* Instructions for the task *
Copy all the lines of the data that include the word "unsigned".

* Exercise inputs *
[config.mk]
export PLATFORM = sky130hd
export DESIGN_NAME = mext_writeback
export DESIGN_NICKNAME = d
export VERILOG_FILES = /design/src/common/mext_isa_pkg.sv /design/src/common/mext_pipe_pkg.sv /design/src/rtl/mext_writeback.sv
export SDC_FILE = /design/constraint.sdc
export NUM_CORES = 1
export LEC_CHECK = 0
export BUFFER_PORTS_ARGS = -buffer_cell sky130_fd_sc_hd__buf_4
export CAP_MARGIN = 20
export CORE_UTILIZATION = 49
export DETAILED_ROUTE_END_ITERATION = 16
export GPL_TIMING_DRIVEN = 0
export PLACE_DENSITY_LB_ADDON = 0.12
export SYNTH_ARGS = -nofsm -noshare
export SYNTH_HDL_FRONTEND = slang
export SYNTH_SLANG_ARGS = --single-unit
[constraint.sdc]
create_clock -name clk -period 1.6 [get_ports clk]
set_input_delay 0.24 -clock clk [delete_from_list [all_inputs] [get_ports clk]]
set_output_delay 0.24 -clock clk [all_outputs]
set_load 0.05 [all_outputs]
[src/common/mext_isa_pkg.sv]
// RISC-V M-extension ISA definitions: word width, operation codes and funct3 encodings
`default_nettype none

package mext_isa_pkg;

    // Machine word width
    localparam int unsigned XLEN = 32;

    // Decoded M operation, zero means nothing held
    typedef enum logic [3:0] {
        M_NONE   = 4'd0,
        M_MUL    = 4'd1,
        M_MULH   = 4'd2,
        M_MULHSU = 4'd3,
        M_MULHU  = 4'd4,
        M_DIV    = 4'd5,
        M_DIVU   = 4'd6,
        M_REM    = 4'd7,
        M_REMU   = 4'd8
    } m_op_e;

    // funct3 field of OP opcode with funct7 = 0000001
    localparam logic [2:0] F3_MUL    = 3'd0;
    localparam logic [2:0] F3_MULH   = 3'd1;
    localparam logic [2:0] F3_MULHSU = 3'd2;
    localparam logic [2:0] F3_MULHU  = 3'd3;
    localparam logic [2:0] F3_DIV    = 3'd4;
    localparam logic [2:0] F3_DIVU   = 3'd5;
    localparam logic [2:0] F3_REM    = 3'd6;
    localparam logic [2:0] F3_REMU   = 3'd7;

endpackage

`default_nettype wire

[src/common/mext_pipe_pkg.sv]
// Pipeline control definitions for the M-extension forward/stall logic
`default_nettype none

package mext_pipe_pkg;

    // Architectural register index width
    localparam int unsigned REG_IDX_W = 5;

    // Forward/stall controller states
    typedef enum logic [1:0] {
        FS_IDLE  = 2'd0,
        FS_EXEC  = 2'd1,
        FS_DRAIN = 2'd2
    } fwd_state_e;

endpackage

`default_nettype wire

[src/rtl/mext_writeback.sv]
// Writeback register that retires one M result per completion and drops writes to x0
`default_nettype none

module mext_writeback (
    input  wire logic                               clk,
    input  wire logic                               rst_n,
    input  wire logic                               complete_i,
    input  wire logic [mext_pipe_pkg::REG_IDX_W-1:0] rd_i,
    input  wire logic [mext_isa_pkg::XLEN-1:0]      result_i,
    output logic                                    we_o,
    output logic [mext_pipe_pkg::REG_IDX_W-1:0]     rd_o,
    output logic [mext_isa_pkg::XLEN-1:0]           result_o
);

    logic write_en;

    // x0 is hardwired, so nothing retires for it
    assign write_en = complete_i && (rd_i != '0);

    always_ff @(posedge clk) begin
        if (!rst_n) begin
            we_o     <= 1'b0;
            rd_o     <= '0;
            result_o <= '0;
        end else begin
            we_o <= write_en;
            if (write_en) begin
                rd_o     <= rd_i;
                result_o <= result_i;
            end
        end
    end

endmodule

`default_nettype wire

* Result below *
    localparam int unsigned XLEN = 32;
    localparam int unsigned REG_IDX_W = 5;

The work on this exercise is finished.